<file path="src/rtl/channel_model_pkg.sv">
// Shared channel-model constants: coded block geometry and sync-header codes.
package channel_model_pkg;

  localparam int unsigned NB_CODED_BLOCK = 66;
  localparam int unsigned NB_SH          = 2;

  localparam logic [NB_SH-1:0] SH_DATA = 2'b01;
  localparam logic [NB_SH-1:0] SH_CTRL = 2'b10;

  // Only the data and control codes are legal sync headers.
  function automatic logic sh_is_valid(input logic [NB_SH-1:0] sh);
    return (sh == SH_DATA) || (sh == SH_CTRL);
  endfunction

endpackage

</file>
<file path="src/rtl/bit_error_popcount.sv">
// Combinational population count of a WIDTH-bit error vector.
module bit_error_popcount #(
  parameter int unsigned WIDTH = 66,
  localparam int unsigned NB_OUT = $clog2(WIDTH + 1)
) (
  input  logic [WIDTH-1:0]  data,
  output logic [NB_OUT-1:0] count
);

  // Sum the set bits of the vector.
  always_comb begin
    count = '0;
    for (int unsigned i = 0; i < WIDTH; i++) begin
      count = count + NB_OUT'(data[i]);
    end
  end

endmodule

</file>
<file path="src/rtl/channel_error_monitor.sv">
// Channel error monitor: compares clean and error-injected coded blocks,
// accumulating block, bit, burst and (optionally) sync-header error statistics
// over snapshot windows.
// Optional feature: define CHANNEL_MON_SH_CHECK_EN to enable sync-header checking.
module channel_error_monitor #(
  parameter int unsigned NB_CODED_BLOCK = channel_model_pkg::NB_CODED_BLOCK,
  parameter int unsigned NB_COUNT       = 32,
  parameter int unsigned NB_BURST       = 16
) (
  input  logic                      i_clock,
  input  logic                      i_reset,
  input  logic                      i_valid,
  input  logic [NB_CODED_BLOCK-1:0] i_ref_data,
  input  logic [NB_CODED_BLOCK-1:0] i_rx_data,
  input  logic                      i_rf_clear,
  input  logic                      i_rf_snapshot,
  output logic                      o_err_flag,
  output logic [NB_COUNT-1:0]       o_block_err_count,
  output logic [NB_COUNT-1:0]       o_bit_err_count,
  output logic [NB_COUNT-1:0]       o_block_count,
  output logic [NB_BURST-1:0]       o_max_burst,
  output logic [NB_COUNT-1:0]       o_sh_err_count
);
  import channel_model_pkg::*;

  localparam int unsigned NB_PC  = $clog2(NB_CODED_BLOCK + 1);
  localparam int unsigned NB_SUM = ((NB_COUNT > NB_PC) ? NB_COUNT : NB_PC) + 1;

  function automatic logic [NB_COUNT-1:0] sat_inc_cnt(input logic [NB_COUNT-1:0] a);
    return (a == '1) ? a : a + NB_COUNT'(1);
  endfunction

  function automatic logic [NB_BURST-1:0] sat_inc_burst(input logic [NB_BURST-1:0] a);
    return (a == '1) ? a : a + NB_BURST'(1);
  endfunction

  function automatic logic [NB_COUNT-1:0] sat_add_cnt(input logic [NB_COUNT-1:0] a,
                                                      input logic [NB_PC-1:0]    b);
    logic [NB_SUM-1:0] sum;
    sum = NB_SUM'(a) + NB_SUM'(b);
    return (sum > NB_SUM'({NB_COUNT{1'b1}})) ? '1 : sum[NB_COUNT-1:0];
  endfunction

  logic [NB_CODED_BLOCK-1:0] diff_in;
  logic [NB_CODED_BLOCK-1:0] s1_diff;
  logic                      s1_valid;
  logic [NB_PC-1:0]          pc;

  logic                      blk_err;
  logic [NB_COUNT-1:0]       live_blocks, live_blk_err, live_bit_err;
  logic [NB_COUNT-1:0]       blocks_next, blk_err_next, bit_err_next;
  logic [NB_BURST-1:0]       run_len, live_max, run_next, max_next;

  // Raw difference; the sync header is excluded when it is checked separately.
  always_comb begin
    diff_in = i_ref_data ^ i_rx_data;
`ifdef CHANNEL_MON_SH_CHECK_EN
    diff_in[NB_CODED_BLOCK-1 -: NB_SH] = '0;
`endif
  end

  // Stage 1: register the difference vector with its valid bit.
  always_ff @(posedge i_clock or negedge i_reset) begin
    if (!i_reset) begin
      s1_valid <= 1'b0;
      s1_diff  <= '0;
    end else if (i_rf_clear) begin
      s1_valid <= 1'b0;
      s1_diff  <= '0;
    end else begin
      s1_valid <= i_valid;
      s1_diff  <= diff_in;
    end
  end

  bit_error_popcount #(.WIDTH(NB_CODED_BLOCK)) u_popcount (
    .data  (s1_diff),
    .count (pc)
  );

  // Stage 2: next values of the live statistics and burst tracker.
  always_comb begin
    blk_err      = s1_valid && (pc != '0);
    blocks_next  = live_blocks;
    blk_err_next = live_blk_err;
    bit_err_next = live_bit_err;
    run_next     = run_len;
    max_next     = live_max;
    if (s1_valid) begin
      blocks_next = sat_inc_cnt(live_blocks);
      if (blk_err) begin
        blk_err_next = sat_inc_cnt(live_blk_err);
        bit_err_next = sat_add_cnt(live_bit_err, pc);
        run_next     = sat_inc_burst(run_len);
      end else begin
        run_next = '0;
      end
      max_next = (run_next > live_max) ? run_next : live_max;
    end
  end

  // Live counters: restart on snapshot, but the current run carries over and
  // seeds the new window's maximum.
  always_ff @(posedge i_clock or negedge i_reset) begin
    if (!i_reset) begin
      live_blocks  <= '0;
      live_blk_err <= '0;
      live_bit_err <= '0;
      run_len      <= '0;
      live_max     <= '0;
    end else if (i_rf_clear) begin
      live_blocks  <= '0;
      live_blk_err <= '0;
      live_bit_err <= '0;
      run_len      <= '0;
      live_max     <= '0;
    end else if (i_rf_snapshot) begin
      live_blocks  <= '0;
      live_blk_err <= '0;
      live_bit_err <= '0;
      run_len      <= run_next;
      live_max     <= run_next;
    end else begin
      live_blocks  <= blocks_next;
      live_blk_err <= blk_err_next;
      live_bit_err <= bit_err_next;
      run_len      <= run_next;
      live_max     <= max_next;
    end
  end

  // Error flag and reported statistics (reported values move only on snapshot/clear).
  always_ff @(posedge i_clock or negedge i_reset) begin
    if (!i_reset) begin
      o_err_flag        <= 1'b0;
      o_block_count     <= '0;
      o_block_err_count <= '0;
      o_bit_err_count   <= '0;
      o_max_burst       <= '0;
    end else if (i_rf_clear) begin
      o_err_flag        <= 1'b0;
      o_block_count     <= '0;
      o_block_err_count <= '0;
      o_bit_err_count   <= '0;
      o_max_burst       <= '0;
    end else begin
      o_err_flag <= blk_err;
      if (i_rf_snapshot) begin
        o_block_count     <= blocks_next;
        o_block_err_count <= blk_err_next;
        o_bit_err_count   <= bit_err_next;
        o_max_burst       <= max_next;
      end
    end
  end

`ifdef CHANNEL_MON_SH_CHECK_EN
  logic                s1_sh_bad;
  logic [NB_COUNT-1:0] live_sh_err, sh_next;

  assign sh_next = (s1_valid && s1_sh_bad) ? sat_inc_cnt(live_sh_err) : live_sh_err;

  // Sync-header errors follow the same window rules as the other counters.
  always_ff @(posedge i_clock or negedge i_reset) begin
    if (!i_reset) begin
      s1_sh_bad      <= 1'b0;
      live_sh_err    <= '0;
      o_sh_err_count <= '0;
    end else if (i_rf_clear) begin
      s1_sh_bad      <= 1'b0;
      live_sh_err    <= '0;
      o_sh_err_count <= '0;
    end else begin
      s1_sh_bad <= !sh_is_valid(i_rx_data[NB_CODED_BLOCK-1 -: NB_SH]);
      if (i_rf_snapshot) begin
        live_sh_err    <= '0;
        o_sh_err_count <= sh_next;
      end else begin
        live_sh_err <= sh_next;
      end
    end
  end
`else
  assign o_sh_err_count = '0;
`endif

endmodule

</file>
<file path="config.mk">
export PLATFORM = sky130hd
export DESIGN_NAME = channel_error_monitor
export DESIGN_NICKNAME = d
export VERILOG_FILES = /design/src/rtl/channel_model_pkg.sv /design/src/rtl/bit_error_popcount.sv /design/src/rtl/channel_error_monitor.sv
export SDC_FILE = /design/constraint.sdc
export NUM_CORES = 1
export LEC_CHECK = 0
export ABC_CLOCK_PERIOD_IN_PS = 12500
export BUFFER_PORTS_ARGS = -buffer_cell sky130_fd_sc_hd__buf_4
export CORE_MARGIN = 8
export CORE_UTILIZATION = 41
export DETAILED_ROUTE_END_ITERATION = 12
export SLEW_MARGIN = 30
export SYNTH_ARGS = -nofsm -noshare
export SYNTH_HDL_FRONTEND = slang
export SYNTH_SLANG_ARGS = --single-unit
</file>
<file path="constraint.sdc">
create_clock -name i_clock -period 12.5 [get_ports i_clock]
set_clock_uncertainty 0.15 [all_clocks]
set_input_delay 1.875 -clock i_clock [delete_from_list [all_inputs] [get_ports i_clock]]
set_output_delay 1.875 -clock i_clock [all_outputs]
set_load 0.05 [all_outputs]
</file>
==> flow_summary.json, run 1 <==
{
  "slowest_stage": "a31o_4",
  "numCtsBuffers": 36,
  "ys_ff_latch": 308,
  "setup_viol": 0,
  "switching_share_pct": 46.5,
  "combPwrFrac_pct": 65.7,
  "seq_area_frac_synth_pct": 45.4,
  "finalSetupTns_ns": 0,
  "r2r_cells": 27,
  "io_buffer_count": 249,
  "vias": 12877,
  "nNetsFinal": 2164,
  "cp.depth": 27,
  "synth_common_cells": "dfrtp_1, nor2_1, inv_1, xnor2_1, a211oi_1",
  "grt_max_degree": 100,
  "synth_area_per_cell_um2": 9.91,
  "vdd_drop_max_v": 0.000675,
  "synthFlopType": "dfrtp_1",
  "drc_errors": 0,
  "core-area_um2": 40800,
  "postCtsSetupBuffers": 0,
  "status": "completed",
  "grt_pass1_vias": 13472,
  "p_sw_mw": 2.94,
  "cp_top_family": "adder cells",
  "clkPwrFrac_pct": 17.1,
  "p_leak_nw": 9.27,
  "synth_most_common_cell": "dfrtp_1",
  "hold_depth": 2,
  "rsz0062_at_grt": "false",
  "crit_path_end_kind": "register",
  "worst_path_most_repeated_cell": "fa_1",
  "crit_arrival_ns": 10.16,
  "wirelength_mm": 43.3,
  "dp_hpwl_mm": 31.4,
  "timing.critical_path.from": "s1_diff[0]$_DFF_PN0_",
  "fmax_mhz": 101,
  "antenna_found_initial": 0,
  "min_period_ns": 9.90,
  "powerDensity_nw_per_um2": 310,
  "antenna_cells": 0,
  "synth_enable_flop_cells": 0,
  "die_y_um": 219,
  "numClockSinks": 308,
  "min_from": "o_bit_err_count[7]$_DFFE_PN0P_",
  "startpoint_type": "register",
  "cts_buffer_depth": 3,
  "synth_area_um2": 17000,
  "die_x_um": 219,
  "hold_viol_final": 0,
  "wl_per_cell_um": 17.5,
  "cp_max_fo": 50,
  "max_slew.worst_pin.slew_ns": 0.908,
  "timing.slew.headroom_pct": 39.5,
  "synth_top_cell_area_share_pct": 45.4,
  "groute.usage.overall_pct": 18.0,
  "yosys_warnings": 0,
  "htree_levels": 2,
  "path_class": "register to register",
  "insertion_delay_ns": 0.54,
  "final_antenna_net_count": 0,
  "cts_tree": "done",
  "globalRouteOverflowTotal": 0,
  "sequentialPowerShare_pct": 17.1,
  "synth_top_area_cell": "dfrtp_1",
  "io_pins": 282,
  "routed_via_density": 5.19,
  "synth.area.top_cells": "dfrtp_1, fa_1, nor2_1, xnor2_1, a211oi_1",
  "cp.required_ns": 12.77,
  "critPathBufInv": 3,
  "std_cell_rows": 74,
  "cap_violations": 0,
  "holdBufCountCts": 0,
  "period_share_pct": 79.2,
  "die_area_um2": 48200,
  "initial_core_util_pct": 41.6,
  "slew_viol_final": 0,
  "async_flop_share_pct": 100,
  "clkTransAtPathRegs_ns": 0.06,
  "cts_resized": 0,
  "gp_congestion": 0.890,
  "grt_pass1_wl_mm": 70.6,
  "hp-class": "register to register",
  "drive_gt1_share_pct": 18.8,
  "r2r-start": "s1_diff[0]$_DFF_PN0_",
  "firstDrtPassIters": 5,
  "hold_ws_ns": 0.336,
  "root_buffer": "clkbuf_16",
  "ys_types": 82,
  "syn_inst": 1713,
  "crit_path_max_incr_delay_ns": 0.66,
  "area_growth_pct": 20.2,
  "drt-initial-drc-count": 676,
  "internal_power_mw": 3.38
}
## sequential cells by signal, indices dropped and copies added, names as in the netlist
| signal | count |
|---|---|
| live_max | 16 |
| o_bit_err_count | 32 |
| live_blk_err | 32 |
| o_block_err_count | 32 |
| s1_diff | 66 |
| s1_valid | 1 |
| o_max_burst | 16 |
| o_block_count | 32 |
| live_bit_err | 32 |
| o_err_flag | 1 |
| live_blocks | 32 |
| run_len | 16 |
## worst register-to-register path: cells and delay by family (launching register included)
| kind | cells | cell delay [ns] |
|---|---|---|
| AOI/OAI and AO/OA | 7 | 2.65 |
| adders and majority gates | 12 | 5.47 |
| buffers and inverters | 3 | 0.15 |
| DFF | 1 | 0.37 |
| muxes | 1 | 0.26 |
| and+or+nand+nor | 4 | 0.75 |
## layout make-up
type / instances / area [µm²]
Clock buffer: 48 / 1020
Timing Repair Buffer: 265 / 2010
Inverter: 135 / 507
Clock inverter: 11 / 190
Multi-Input combinational cell: 1182 / 8300
Sequential cell: 308 / 7710
Tap cell: 532 / 666
Fill cell: 3812 / 20400
## metal layers
layer / track usage (%) / wire length (µm) / share of wire [%] / up-vias
met3: 4.58 / 3270 / 7.5 / 72
met2: 29.0 / 20200 / 47 / 389
met1: 23.4 / 18700 / 43 / 6219
met5: 0 / 0 / 0 / -
met4: 6.07 / 1070 / 2.5 / 0
li1: - / - / - / 6197
## cells in the final DEF, fill, tap and decap left out, types with 37 or more instances in the layout
master,n
nand3_1,50
a21oi_1,59
fa_1,57
nor2_1,288
inv_1,135
ha_1,42
xor2_1,49
buf_4,260
xnor2_1,112
dfrtp_1,308
a211oi_1,99
clkbuf_16,37
nand2_1,85
## power groups by stage
stage | Clock, mW | Sequential, mW | Combinational, mW
after global routing | 1.15 | 1.09 | 4.71
after detailed placement | 0 | 1.10 | 4.16
after floorplan | 0 | 1.16 | 3.25
final | 1.08 | 1.08 | 4.16
after global placement | 0 | 1.10 | 4.03
after CTS | 1.12 | 1.08 | 4.20
## through the flow
stage	area, µm²	worst slack (ns)	std cells	power, mW	util [%]
2_1_floorplan	17100	3.48	1744	4.41	-
3_3_place_gp	19200	2.99	2422	5.13	47.0
3_5_place_dp	19200	2.62	2422	5.26	47.0
4_1_cts	20400	2.59	2481	6.40	49.9
5_1_grt	20400	2.08	2481	6.95	50.0
6_report	20400	2.60	2481	6.33	50.0
## final timing paths
check | to | slack, ns
min in group asynchronous | o_max_burst[7]$_DFFE_PN0P_ | 1.19
max in group asynchronous | s1_diff[23]$_DFF_PN0_ | 9.60
max reg2reg | live_max[13]$_DFF_PN0_ | 2.60
max | live_max[13]$_DFF_PN0_ | 2.60
min reg2reg | o_bit_err_count[7]$_DFFE_PN0P_ | 0.34
min | o_bit_err_count[7]$_DFFE_PN0P_ | 0.34
## cells by family (layout without fill, tap and decap cells)
| kind of cell | count (synthesis) | count (layout) | share of synthesized area (%) |
|---|---|---|---|
| and+or+nand+nor | 610 | 610 | 17.7 |
| buffers and inverters | 254 | 459 | 6.52 |
| muxes | 22 | 22 | 1.36 |
| xor gates and xnor gates | 162 | 162 | 8.41 |
| AOI/OAI and AO/OA | 257 | 257 | 10.7 |
| adders and majority gates | 99 | 99 | 9.82 |
| other | 1 | 32 | 0.0221 |
| DFF | 308 | 308 | 45.4 |
Power figures use the tool's default switching activity.
==> inputs of run 2 (changes only) <==
--- a/config.mk
+++ b/config.mk
@@ -5,7 +5,7 @@
 export SDC_FILE = /design/constraint.sdc
 export NUM_CORES = 1
 export LEC_CHECK = 0
-export ABC_CLOCK_PERIOD_IN_PS = 12500
+export ABC_CLOCK_PERIOD_IN_PS = 8200
 export BUFFER_PORTS_ARGS = -buffer_cell sky130_fd_sc_hd__buf_4
 export CORE_MARGIN = 8
 export CORE_UTILIZATION = 41
==> constraint.sdc (replaced) <==
create_clock -name i_clock -period 8.2 [get_ports i_clock]
set_clock_uncertainty 0.15 [all_clocks]
set_input_delay 1.23 -clock i_clock [delete_from_list [all_inputs] [get_ports i_clock]]
set_output_delay 1.23 -clock i_clock [all_outputs]
set_load 0.05 [all_outputs]
==> run 2 against run 1 <==
The flow now finishes with violations (setup timing). First-iteration DRC count increased by 17%. Count of clock-buffer cells in the layout unchanged. Design area increased by 6.2%. Hold slack got worse by 0.0017 ns. Die area unchanged. Fmax increased by 15%. Critical path type unchanged. Critical endpoint is now o_max_burst[11]$_DFFE_PN0P_.
==> flow_summary.json, run 2 (synthesized netlist as in run 1, its figures left out) <==
{
  "slowest_stage": "fa_1",
  "setup_viol": 34,
  "io_pins": 282,
  "numCtsBuffers": 36,
  "globalRouteOverflowTotal": 0,
  "grt_max_degree": 144,
  "fill_cells": 3712,
  "drc_errors": 0,
  "final_cell_mix": "buf_4, dfrtp_1, nor2_1",
  "period_share_pct": 105,
  "initial_core_util_pct": 41.6,
  "regMostFlops": "s1_diff",
  "vias": 13152,
  "gp_congestion": 0.875,
  "insertion_delay_ns": 0.54,
  "cap_violations": 0,
  "grt_pass1_vias": 13855,
  "nNetsFinal": 2229,
  "status": "complete, but fails checks",
  "die_y_um": 219,
  "ff_latch_area_um2": 7710,
  "cts_tree": "done",
  "largest_reg_flops": 66,
  "slew_viol_final": 0,
  "cts_buffer_depth": 3,
  "area_growth_pct": 27.7,
  "crit_arrival_ns": 8.85,
  "min_period_ns": 8.63,
  "cp_max_fo": 5,
  "drive_gt1_share_pct": 26.3,
  "hp-class": "register to register",
  "htree_levels": 2,
  "post-route-worst-setup-slack_ns": -0.430,
  "grt_pass1_wl_mm": 72.6,
  "wl_per_cell_um": 17.6,
  "wirelength_mm": 44.9,
  "rsz0062_at_grt": "true",
  "layout_commonest_cell": "buf_4",
  "violations": "setup timing",
  "die_area_um2": 48200,
  "final_antenna_net_count": 0,
  "hold_viol_final": 0,
  "routed_via_density": 5.15,
  "cp.required_ns": 8.42,
  "startpoint_type": "register",
  "dp_hpwl_mm": 31.7,
  "clkTransAtPathRegs_ns": 0.06,
  "groute.usage.overall_pct": 18.4,
  "core-area_um2": 40800,
  "crit_path_end_kind": "register",
  "drt-initial-drc-count": 792,
  "fin_util_pct": 53.1,
  "fmax_mhz": 116,
  "root_buffer": "clkbuf_16",
  "numClockSinks": 308,
  "firstDrtPassIters": 4,
  "worst_path_most_repeated_cell": "fa_1",
  "std_cell_rows": 74,
  "timing.slew.headroom_pct": 35.0,
  "antenna_found_initial": 0,
  "multiInputGateArea_um2": 8960,
  "die_x_um": 219,
  "io_buffer_count": 249,
  "crit_path_max_incr_delay_ns": 0.51,
  "max_slew.worst_pin.slew_ns": 0.972,
  "antenna_cells": 0,
  "path_class": "register to register"
}
run 2: cell types whose count changed in the layout (fill, tap and decap cells not counted), moves of 6 or more:
cell      previous run  this run
buf_4              260       316
nor4_1              17        11
a21oi_2              1        12
a211oi_2             5        11
nor2_1             288       279
o21ai_0             22        14
a21oi_1             59        46
a211oi_1            99        92
nand2_1             85        79
nor2_4               0         6
o21ai_1              1         7
clkinv_2             3         9
mux2i_1             17         8
run 2: final cells by class:
class	instances	area share (%)
clock buffer	48	4.84
clock inverter	17	0.941
multi-input combinational	1184	41.4
timing repair buffer	328	11.9
sequential	308	35.6
inverter	135	2.34
tap	532	3.07
run 2: path summary, 6_finish.rpt:
| path | from | to | slack (ns) | depth (start not counted) |
|---|---|---|---|---|
| min | o_bit_err_count[7]$_DFFE_PN0P_ | o_bit_err_count[7]$_DFFE_PN0P_ | 0.33 | 2 |
| min in group asynchronous | i_reset | o_max_burst[11]$_DFFE_PN0P_ | 0.64 | 1 |
| max in group asynchronous | i_reset | o_bit_err_count[17]$_DFFE_PN0P_ | 5.90 | 2 |
| max reg2reg | s1_diff[0]$_DFF_PN0_ | o_max_burst[11]$_DFFE_PN0P_ | -0.43 | 29 |
| min reg2reg | o_bit_err_count[7]$_DFFE_PN0P_ | o_bit_err_count[7]$_DFFE_PN0P_ | 0.33 | 2 |
| max | s1_diff[0]$_DFF_PN0_ | o_max_burst[11]$_DFFE_PN0P_ | -0.43 | 29 |
run 2: critical path, delay by kind of cell (launching register included):
family / cells / cell delay (ns)
buf+inv: 5 / 0.43
simple gates: 3 / 0.38
flops: 1 / 0.36
compound gates: 7 / 1.51
fa+ha+maj: 12 / 5.03
mux: 2 / 0.61
run 2: layer usage:
metal / up-vias / wire, µm / GRT usage (%) / share of wire (%)
li1: 6335 / - / - / -
met1: 6465 / 19800 / 24.1 / 44
met2: 295 / 21600 / 30.5 / 48
met3: 57 / 2830 / 4.50 / 6.3
met4: 0 / 743 / 4.58 / 1.7
met5: - / 0 / 0 / 0
run 2: timing repair:
item | 4_1_cts | 5_1_grt
endpoints found under the setup margin | 79 | 99
hold buffers | 0 | 0
gates resized for setup | 49 | 71
pin swaps | 27 | 19
cloned | 2 | 1
setup buffers | 12 | 6
run 2: per-stage QoR:
step | hold slack, ns | setup TNS, ns | cells | setup slack [ns] | cell area, µm²
after floorplan | 0.330 | -6.31 | 1744 | -0.270 | 17200
after global placement | 0.322 | -12.89 | 2466 | -0.439 | 19600
after detailed placement | 0.327 | -20.45 | 2466 | -0.603 | 19600
after CTS | 0.341 | -11.24 | 2545 | -0.391 | 21200
after global routing | 0.366 | -34.19 | 2552 | -0.721 | 21700
final | 0.334 | -12.26 | 2552 | -0.430 | 21700
Power of run 2 is not shown: default switching activity piles up to over one toggle a cycle in this logic, so the estimate is an artifact.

_WORK INSTRUCTIONS_
The answer must consist of every line from the listing above that includes the word "synthesized".

_YOUR RESPONSE_
| kind of cell | count (synthesis) | count (layout) | share of synthesized area (%) |
==> flow_summary.json, run 2 (synthesized netlist as in run 1, its figures left out) <==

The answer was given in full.